Ik hoop dat u zich herkent in mijn verlangen, zo met de Here Jezus te leven, met Hem te wandelen, dat anderen herkennen dat we bij Hem zijn geweest en met Hem leven en wandelen.
Terug naar de beginvraag betreffende de inhoud en de toonzetting van de commentaren. Het is mijn diepste wens daarmee de Here te behagen. Ik kan u zeggen dat het niet altijd makkelijk is om die weg te gaan, omdat het in het intermenselijk contact wel eens verleidelijk is om mensen te behagen. Daar zijn we toch allemaal gevoelig voor, dat mensen ons prijzen en goed van ons spreken. Uiteindelijk gaat het er echter om dat de Here eenmaal zal zeggen: ‘Wel gedaan, gij goede en getrouwe slaaf…’ (Matt. 25:14-30). En soms moet je dan een bepaalde boodschap doorgeven, ook al weet je dat die weerstand op zal roepen.
U zegt misschien: jouw kijk op de Bijbel is ook gekleurd. Dat is waar, maar het is wel mijn verlangen om Gods Woord te kennen en serieus te nemen en alles daaraan te toetsen. Daar mag u mij ook op aanspreken. Nu we dichter bij de wederkomst van de Here Jezus komen, wordt dat steeds belangrijker, omdat de satan weet dat hij nog maar een korte tijd heeft en zich daarom des te meer zal inspannen om zo mogelijk de uitverkorenen te verleiden (Matt. 24:24).
In elk commentaar zal bewogenheid moeten doorklinken. Omdat God met ons bewogen is. Als ik ergens nieuwe visie voor heb ontvangen, is het wel hiervoor; om nog meer bewogen met mensen te zijn, vanuit Gods bewogenheid.
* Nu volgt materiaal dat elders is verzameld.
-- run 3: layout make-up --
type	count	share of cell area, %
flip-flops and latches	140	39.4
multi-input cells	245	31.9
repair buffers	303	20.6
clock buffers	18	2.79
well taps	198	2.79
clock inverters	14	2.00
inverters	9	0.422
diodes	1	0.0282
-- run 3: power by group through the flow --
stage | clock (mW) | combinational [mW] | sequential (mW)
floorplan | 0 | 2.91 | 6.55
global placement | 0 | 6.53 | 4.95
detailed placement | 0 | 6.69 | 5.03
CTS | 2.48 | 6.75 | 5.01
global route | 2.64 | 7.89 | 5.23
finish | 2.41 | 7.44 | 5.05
$ cat src/rtl/bin2rns_seq.sv
// Sequential binary-to-RNS converter: CHUNK bits per cycle, MSB first,
// followed by a one-cycle sign fix-up for negative two's-complement operands.
module bin2rns_seq
    import rns_pkg::*;
#(
    parameter int WIDTH    = DEF_WIDTH,
    parameter int CHUNK    = DEF_CHUNK,
    parameter int MOD_SIZE = DEF_MOD_SIZE,
    parameter int N_MOD    = DEF_N_MOD
) (
    input logic          clk,
    input logic          reset,
    bin2rns_seq_if.slave bus
);
    localparam int NCH   = (CHUNK >= 1) ? WIDTH / CHUNK : 1;
    localparam int CNT_W = (NCH > 1) ? $clog2(NCH) : 1;
    localparam logic [MOD_SIZE:0] M_MIN = (MOD_SIZE+1)'(2);
    localparam logic [MOD_SIZE:0] M_MAX = {1'b1, {MOD_SIZE{1'b0}}};

    if (CHUNK < 1 || (WIDTH % CHUNK) != 0) begin : g_bad_cfg
        $error("bin2rns_seq: WIDTH must be a multiple of CHUNK and CHUNK >= 1");
    end

    state_t state, state_nxt;

    logic [WIDTH-1:0]                   mag, in_mag;
    logic                               sgn, msb, in_neg;
    logic [N_MOD-1:0][MOD_SIZE:0]       mods;
    logic [N_MOD-1:0][MOD_SIZE-1:0]     res, res_step, res_fix;
    logic [N_MOD-1:0]                   err, err_in;
    logic [CNT_W-1:0]                   cnt;
    logic                               accept, last;

    assign accept = bus.in_valid && bus.in_ready;
    assign last   = (cnt == CNT_W'(NCH - 1));

    assign bus.in_ready  = (state == IDLE);
    assign bus.out_valid = (state == DONE);
    assign bus.out_res   = res;
    assign bus.out_err   = err;

    assign in_neg = bus.in_signed && bus.in_data[WIDTH-1];
    assign in_mag = in_neg ? -bus.in_data : bus.in_data;

    for (genvar k = 0; k < N_MOD; k++) begin : g_ch
        logic [MOD_SIZE:0] m_in;
        assign m_in      = bus.moduli[k*(MOD_SIZE+1) +: MOD_SIZE+1];
        assign err_in[k] = (m_in < M_MIN) || (m_in > M_MAX);
        assign res_fix[k] = MOD_SIZE'(mods[k] - {1'b0, res[k]});

        rns_chunk_step #(.CHUNK(CHUNK), .MOD_SIZE(MOD_SIZE)) u_step (
            .m    (mods[k]),
            .r_in (res[k]),
            .bits (mag[WIDTH-1 -: CHUNK]),
            .r_out(res_step[k])
        );
    end

    always_ff @(posedge clk) begin
        if (reset) state <= IDLE;
        else       state <= state_nxt;
    end

    always_comb begin
        state_nxt = state;
        case (state)
            IDLE:    if (accept) state_nxt = RUN;
            RUN:     if (last) state_nxt = FIX;
            FIX:     state_nxt = DONE;
            DONE:    if (bus.out_ready) state_nxt = IDLE;
            default: state_nxt = IDLE;
        endcase
    end

    always_ff @(posedge clk) begin
        if (reset) begin
            mag  <= '0;
            sgn  <= 1'b0;
            msb  <= 1'b0;
            mods <= '0;
            res  <= '0;
            err  <= '0;
            cnt  <= '0;
        end else begin
            case (state)
                IDLE: if (accept) begin
                    mag  <= in_mag;
                    sgn  <= bus.in_signed;
                    msb  <= bus.in_data[WIDTH-1];
                    mods <= bus.moduli;
                    err  <= err_in;
                    res  <= '0;
                    cnt  <= '0;
                end
                RUN: begin
                    res <= res_step;
                    mag <= mag << CHUNK;
                    cnt <= cnt + 1'b1;
                end
                // Invalid channels are forced to 0 here rather than gated every RUN cycle
                FIX: for (int k = 0; k < N_MOD; k++) begin
                    if (err[k])
                        res[k] <= '0;
                    else if (sgn && msb && res[k] != '0)
                        res[k] <= res_fix[k];
                end
                default: ;
            endcase
        end
    end
endmodule
`src/rtl/mc_pwm_frame_gen_if.sv`:
```
// ---------------------------------------------------------------------------
// mc_pwm_frame_gen_if
// Bundles the modulator-facing command and the PWM-facing outputs of the
// frame generator.
//   Enable      : 1 = drive commanded pulse, 0 = neutral + State held at 0
//   Pulse       : requested pulse width in clock cycles (21 bits)
//   State       : frame index fed back to the modulator (5 bits)
//   PWM_Out     : servo/ESC PWM waveform
//   Frame_Start : one-cycle strobe in the first cycle of each frame
//   Clamp_Flag  : current frame's pulse was clamped or substituted
// master = modulator / bench side, slave = frame generator.
// ---------------------------------------------------------------------------
interface mc_pwm_frame_gen_if;
   logic        Enable;
   logic [20:0] Pulse;
   logic [4:0]  State;
   logic        PWM_Out;
   logic        Frame_Start;
   logic        Clamp_Flag;

   modport master (
      output Enable, Pulse,
      input  State, PWM_Out, Frame_Start, Clamp_Flag
   );

   modport slave (
      input  Enable, Pulse,
      output State, PWM_Out, Frame_Start, Clamp_Flag
   );
endinterface

```
`src/rtl/mc_pwm_frame_gen.sv`:
```
// ---------------------------------------------------------------------------
// mc_pwm_frame_gen
// Turns the modulator's pulse-width word into a fixed-period servo/ESC PWM
// frame and generates the frame index that closes the modulator loop.
//   CLK     : system clock
//   RESET_N : asynchronous active-low reset (released synchronously upstream)
//   bus     : slave side of mc_pwm_frame_gen_if (Enable/Pulse in,
//             State/PWM_Out/Frame_Start/Clamp_Flag out)
// Each frame's width is sampled in the last cycle of the previous frame,
// conditioned to the legal range, and held in a shadow register for the
// whole frame, so mid-frame Pulse changes never glitch the output.
// ---------------------------------------------------------------------------
module mc_pwm_frame_gen #(
   parameter int unsigned CLK_RATE      = 100000000,
   parameter int unsigned FRAME_CYCLES  = 2000000,
   parameter int unsigned NUM_STATES    = 24,
   parameter int unsigned MIN_PULSE     = 100000,
   parameter int unsigned MAX_PULSE     = 200000,
   parameter int unsigned NEUTRAL_PULSE = 150000
) (
   input  logic               CLK,
   input  logic               RESET_N,
   mc_pwm_frame_gen_if.slave  bus
);

   // Reject configurations the counter/State widths cannot represent, or
   // where the advance point would fall outside the frame.
   if (FRAME_CYCLES > (2**21) || FRAME_CYCLES <= MAX_PULSE ||
       NUM_STATES == 0 || NUM_STATES > 32 || CLK_RATE == 0 ||
       MIN_PULSE > NEUTRAL_PULSE || NEUTRAL_PULSE > MAX_PULSE) begin : g_cfg_err
      $error("mc_pwm_frame_gen: illegal parameter set");
   end

   localparam logic [20:0] C_LAST    = 21'(FRAME_CYCLES - 1);
   localparam logic [20:0] C_MIN     = 21'(MIN_PULSE);
   localparam logic [20:0] C_MAX     = 21'(MAX_PULSE);
   localparam logic [20:0] C_NEUTRAL = 21'(NEUTRAL_PULSE);
   localparam logic [4:0]  C_ST_LAST = 5'(NUM_STATES - 1);

   logic        r_run;      // 0 only for the first edge after reset release
   logic [20:0] r_cnt;
   logic [20:0] r_shadow;
   logic        r_clamp;
   logic [4:0]  r_state;
   logic        r_pwm;
   logic        r_fs;

   logic [20:0] w_cnt_nxt;
   logic        w_sample;
   logic        w_adv;
   logic [20:0] w_cond_pulse;
   logic        w_cond_flag;
   logic [20:0] w_shadow_nxt;
   logic        w_clamp_nxt;
   logic [4:0]  w_state_nxt;

   // The register state right after reset already represents the cnt==0
   // position, but the outputs are still low. The first edge after release
   // therefore holds cnt at 0 and only launches the registered outputs, so
   // the first visible frame starts at cnt==0 with a full-width pulse.
   always_comb begin
      w_cnt_nxt = 21'd0;
      if (r_run && r_cnt != C_LAST)
         w_cnt_nxt = r_cnt + 21'd1;
   end

   assign w_sample = r_run && (r_cnt == C_LAST);
   assign w_adv    = r_run && (r_cnt == C_MAX);

   // Pulse conditioning, highest priority first.
   always_comb begin
      w_cond_pulse = bus.Pulse;
      w_cond_flag  = 1'b0;
      if (!bus.Enable) begin
         w_cond_pulse = C_NEUTRAL;
         w_cond_flag  = 1'b0;
      end else if (bus.Pulse == 21'd0) begin
         // modulator not yet initialised
         w_cond_pulse = C_NEUTRAL;
         w_cond_flag  = 1'b1;
      end else if (bus.Pulse < C_MIN) begin
         w_cond_pulse = C_MIN;
         w_cond_flag  = 1'b1;
      end else if (bus.Pulse > C_MAX) begin
         w_cond_pulse = C_MAX;
         w_cond_flag  = 1'b1;
      end
   end

   assign w_shadow_nxt = w_sample ? w_cond_pulse : r_shadow;
   assign w_clamp_nxt  = w_sample ? w_cond_flag  : r_clamp;

   // State moves at cnt==MAX_PULSE: the pulse window is closed for every
   // legal width, and the modulator has most of the frame to react.
   always_comb begin
      w_state_nxt = r_state;
      if (w_adv) begin
         if (!bus.Enable)
            w_state_nxt = 5'd0;
         else if (r_state == C_ST_LAST)
            w_state_nxt = 5'd0;
         else
            w_state_nxt = r_state + 5'd1;
      end
   end

   always_ff @(posedge CLK or negedge RESET_N) begin
      if (!RESET_N) begin
         r_run    <= 1'b0;
         r_cnt    <= 21'd0;
         r_shadow <= C_NEUTRAL;
         r_clamp  <= 1'b0;
         r_state  <= 5'd0;
         r_pwm    <= 1'b0;
         r_fs     <= 1'b0;
      end else begin
         r_run    <= 1'b1;
         r_cnt    <= w_cnt_nxt;
         r_shadow <= w_shadow_nxt;
         r_clamp  <= w_clamp_nxt;
         r_state  <= w_state_nxt;
         // Outputs are registered from next-state values so they line up
         // with the cycle in which r_cnt holds that position.
         r_pwm    <= (w_cnt_nxt < w_shadow_nxt);
         r_fs     <= (w_cnt_nxt == 21'd0);
      end
   end

   assign bus.State       = r_state;
   assign bus.PWM_Out     = r_pwm;
   assign bus.Frame_Start = r_fs;
   assign bus.Clamp_Flag  = r_clamp;

endmodule

```
`src/flat_wrapper.sv`:
```
// flat-port wrapper written by rule: the top's interface ports become plain ports
module mc_pwm_frame_gen_flat 
#(
   parameter int unsigned CLK_RATE      = 100000000,
   parameter int unsigned FRAME_CYCLES  = 2000000,
   parameter int unsigned NUM_STATES    = 24,
   parameter int unsigned MIN_PULSE     = 100000,
   parameter int unsigned MAX_PULSE     = 200000,
   parameter int unsigned NEUTRAL_PULSE = 150000
)
  (CLK, RESET_N, bus_Enable, bus_Pulse, bus_State, bus_PWM_Out, bus_Frame_Start, bus_Clamp_Flag);
  mc_pwm_frame_gen_if bus_i ();
  input  logic CLK;
  input  logic RESET_N;
  input wire logic [$bits(bus_i.Enable)-1:0] bus_Enable;
  input wire logic [$bits(bus_i.Pulse)-1:0] bus_Pulse;
  output wire logic [$bits(bus_i.State)-1:0] bus_State;
  output wire logic [$bits(bus_i.PWM_Out)-1:0] bus_PWM_Out;
  output wire logic [$bits(bus_i.Frame_Start)-1:0] bus_Frame_Start;
  output wire logic [$bits(bus_i.Clamp_Flag)-1:0] bus_Clamp_Flag;
  assign bus_i.Enable = bus_Enable;
  assign bus_i.Pulse = bus_Pulse;
  assign bus_State = bus_i.State;
  assign bus_PWM_Out = bus_i.PWM_Out;
  assign bus_Frame_Start = bus_i.Frame_Start;
  assign bus_Clamp_Flag = bus_i.Clamp_Flag;
  mc_pwm_frame_gen #(.CLK_RATE(CLK_RATE), .FRAME_CYCLES(FRAME_CYCLES), .NUM_STATES(NUM_STATES), .MIN_PULSE(MIN_PULSE), .MAX_PULSE(MAX_PULSE), .NEUTRAL_PULSE(NEUTRAL_PULSE)) u_core (.CLK(CLK), .RESET_N(RESET_N), .bus(bus_i));
endmodule
```
`config.mk`:
```
export PLATFORM = sky130hd
export DESIGN_NAME = mc_pwm_frame_gen_flat
export DESIGN_NICKNAME = d
export VERILOG_FILES = /design/src/rtl/mc_pwm_frame_gen_if.sv /design/src/rtl/mc_pwm_frame_gen.sv /design/src/flat_wrapper.sv
export SDC_FILE = /design/constraint.sdc
export NUM_CORES = 1
export LEC_CHECK = 0
export CAP_MARGIN = 20
export CORE_UTILIZATION = 52
export CTS_CLUSTER_DIAMETER = 100
export CTS_CLUSTER_SIZE = 25
export DETAILED_ROUTE_END_ITERATION = 16
export PLACE_DENSITY = 0.87
export SYNTH_ARGS = -nofsm -noshare
export SYNTH_HDL_FRONTEND = slang
export SYNTH_SLANG_ARGS = --single-unit
```
`constraint.sdc`:
```
create_clock -name CLK -period 3.3 [get_ports CLK]
set_clock_uncertainty 0.1 [all_clocks]
set_input_delay 0.66 -clock CLK [delete_from_list [all_inputs] [get_ports CLK]]
set_output_delay 0.66 -clock CLK [all_outputs]
set_load 0.01 [all_outputs]
```
==> results of run 1 <==
worst register-to-register path: cells and delay by family, from the launching register on:
| family | cells | cell delay (ns) |
|---|---|---|
| and+or+nand+nor | 7 | 1.46 |
| buffers and inverters | 4 | 0.66 |
| AOI/OAI and AO/OA | 3 | 0.54 |
| DFF | 1 | 0.39 |
| adders and majority gates | 1 | 0.28 |
routing by layer:
layer	wire length [um]	global-route usage, %	up-vias
met5	0	0	-
met4	766	18.34	0
met3	843	4.970	72
met2	5980	57.00	230
met1	4462	39.39	1758
li1	-	-	1629
cells in the final DEF (no fill, tap or decap), types with 4 or more instances in the layout:
master / netlist / routed
xnor2_1: 18 / 18
dfrtp_1: 43 / 43
buf_6: 2 / 6
and2_1: 5 / 4
nor4_1: 11 / 5
o21ai_1: 1 / 5
a21oi_1: 12 / 7
buf_4: 0 / 93
nor3_1: 13 / 10
inv_1: 14 / 14
clkbuf_2: 0 / 6
nand2_1: 28 / 26
dfstp_2: 8 / 8
a22o_1: 6 / 6
clkbuf_8: 2 / 5
nand3_1: 13 / 12
a21oi_2: 0 / 4
ha_1: 23 / 19
o21ai_0: 16 / 10
clkdlybuf4s50_1: 0 / 9
nor4_4: 0 / 4
nor2_1: 38 / 38
nand2b_1: 5 / 4
o21a_1: 10 / 10
nand4_1: 16 / 16
xor2_1: 4 / 4
buf_2: 5 / 5
dlygate4sd2_1: 0 / 5
a21o_1: 14 / 14
path summary, 6_finish.rpt:
path / from / end / slack (ns)
worst max register to register: u_core.r_cnt[7]$_DFF_PN0_ / u_core.bus.PWM_Out$_DFF_PN0_ / -0.23
max in group asynchronous: RESET_N / u_core.r_cnt[9]$_DFF_PN0_ / 2.07
min in group CLK: u_core.r_shadow[18]$_DFF_PN0_ / u_core.r_shadow[18]$_DFF_PN0_ / 0.39
worst max-delay path: bus_Pulse[14] / u_core.bus.PWM_Out$_DFF_PN0_ / -0.24
worst min-delay path: RESET_N / u_core.r_shadow[1]$_DFF_PN0_ / 0.25
worst min register to register: u_core.r_shadow[18]$_DFF_PN0_ / u_core.r_shadow[18]$_DFF_PN0_ / 0.39
logic make-up after synthesis:
group	Yosys count	synth area share, %
and+or+nand+nor	159	24.52
AOI/OAI and AO/OA	90	18.74
other	1	0.1104
DFF	51	37.85
xor gates and xnor gates	22	5.670
adders and majority gates	23	8.468
buffers and inverters	31	4.639
sequential cells by signal (all words and copies together) (netlist names):
register,cells
u_core.r_cnt,21
u_core.bus.State,5
u_core.bus.Clamp_Flag,1
u_core.r_run,1
u_core.bus.PWM_Out,1
u_core.r_shadow,21
u_core.bus.Frame_Start,1
power by group through the flow:
stage	clock (mW)	sequential (mW)	combinational, mW
after floorplan	0	0.647	0.0424
after global placement	0	0.646	0.140
after detailed placement	0	0.646	0.144
after CTS	0.521	0.634	0.144
after global routing	0.550	0.635	0.164
final	0.524	0.635	0.152
final cells by class:
type                       count  area, um^2  share of cell area [%]
inverter                      14       52.55                   1.080
multi-input combinational    295        2267                   46.58
clock buffer                   5       68.82                   1.414
tap                           77       96.34                   1.979
sequential                    51        1286                   26.43
clock inverter                 3       67.56                   1.388
timing repair buffer         130        1028                   21.13
repair_timing:
action,in CTS,in global routing
gates resized for setup,75,39
buffers inserted,11,7
pin swaps,28,27
setup endpoints to repair,1,1
==> results.md, run 1 <==
- Final-layout fill cell count: about 390
- Crit-path cells: buf_4, nor4_4, nand4_1, buf_4, buf_4, buf_6, or2_4, nand3_4, buf_6, o22ai_4, ha_4, buf_4, nand4_1, buf_4, nor2_1, o221ai_1, a21oi_1, nor3_2
- Most used DFF post-synth: dfrtp_1
- Post-Synthesis Cells: 377
- Vias per inst: 6.416
- Non-Filler Instances: 575
- Leak: approximately 2.2 nW
- CP Buf/Inv Count: 7
- CP Capture Type: flop
- Hold buffer count at cts: 0
- Antenna violations before repair: 0
- DRC Markers: 0
- Clock power frac: 40.0%
- Cell-internal power: about 1.0 mW
- Die Span Y: 82.84 um
- Stages on the worst setup path: 18
- Area leader, netlist: dfrtp_1
- Placed Area: ~4400 um^2
- Syn nets: ~420
- Vias in the first global route: 3668
- Setup-failing EPs final: 1
- RSZ-0062 raised after global routing: yes
- Synth top area cells: dfrtp_1, ha_1, dfstp_2
- VDD IR max: about 200 uV
- Status: complete, but fails checks
- Post-synth EDFFs: 0
- Post-place setup slack: -0.7303 ns
- Fin Setup TNS: -0.2431 ns
- Die Width: ~83 um
- Worst-path fanout max: 4
- Worst Path Required: approximately 3.4 ns
- Placer Congestion: between 1 and 1.5
- Synth top area share: about a third
- CTS tree: built
- Latest clock arrival within the worst-skew pair: roughly 0.32 ns
- Min Tclk post-route: about 3.5 ns
- First-pass GRT wire length: between 15000 and 20000 um
- Inst Count DP: ~550
- Yosys warns: 0
- Critical path class: input pin to flop
- Period utilization: 107.4%
- Final Util: a little under 80%
- Count leader, synth: dfrtp_1
- H-tree level count: 2
- Clock Path Buffers: 2
- Post-synth top cells: dfrtp_1, nor2_1, nand2_1, ha_1, xnor2_1
- Comb power frac: 11.6%
- CP top delay family: simple AND/OR/NAND/NOR gates
- Startpoint Class: input pin
- Reg power frac: 48.4%
- Routed Antenna Nets: 0
- HPWL after DPL: 7697 um
- Ys async rst share: 100.0%
- GRT overflow: 0
- Area Growth Syn to Fin: 43.23%
- Most Frequent Cell on Critical Path: buf_4
- Post-route setup slack: -0.2431 ns
- Largest net degree at the start of global routing: 28
- Hold_ws: 0.2469 ns
- Row count: 29
- Hold WC Path Type: input pin to async pin
- Power density cells: about 270 nW/um^2
- ANT cells: 0
- Fraction of layout cells with a size suffix above 1: ~37%
- Fin area: approximately 4900 um^2
- Num ports: 32
- GRT Total Usage: around a third
- Via total after detailed routing: about 3700
- Mapped Area: 3398 um^2
- WP data arrival: ~3.7 ns
- Clk root buf: clkbuf_8
- PortBufs: 31
- Switching pwr: 310.6 uW
- Die footprint: between 6000 and 7000 um^2
- Clk sinks: between 50 and 60
- Failing checks: negative setup slack
- DR WL/cell: 20.96 um
- Worst Reg2Reg Path Length in Cells: 15
- Nets: about 540
- Flops & latches, synth: 51
- Crit-path max cell delay: approximately 0.34 ns
- Initial Util: 53.82%
- Reg clk slew, reported paths: around 0.11 ns
- Power Total: 1.312 mW
- Count of final hold-check violations: 0
- Core area: roughly 6300 um^2
- Final WL: approximately 12000 um
- 1st-iter DRT viols: ~300
- Slowest stage cell, crit path: nor4_4
- Sequential share of the synthesized area: 37.85%
- CTS buffer count: 5
- Cell variety after synth: 59
- Syn Area/Cell: between 9 and 10 um^2
- Rel. slew slack: 58.28%
- Sw frac: between 20% and 30%
- DRT Pass-1 Iters: 4
- Final Max Tran Viols: 0
- Max Clk Rate: between 0.2 and 0.3 GHz
- Max Cap Viol: 0
- Least-Margin Pin Slew: about 0.63 ns
Power figures use the tool's default switching activity.
==> inputs of run 2 (changes only) <==
Settings changed: SLEW_MARGIN from default to 10, TNS_END_PERCENT from default to 50.
==> results of run 2 <==
Same layout as run 1: the final DEF is identical, and so are final timing and power.
==> inputs of run 3 (changes only) <==
Settings changed: SLEW_MARGIN 10 to 20.
==> results of run 3 <==
Same layout as run 1: the final DEF is identical, and so are final timing and power.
Ben ik – om maar iets te noemen – voldoende met ontferming bewogen over struikelende medechristenen, die – in mijn ogen – een zondige weg gaan? Mijn verlangen, mijn gebed is: ‘Geef mij nog meer van Uw genade, Here Jezus, zodat Uw bewogenheid meer zichtbaar, hoorbaar en leesbaar mag worden door mij heen.’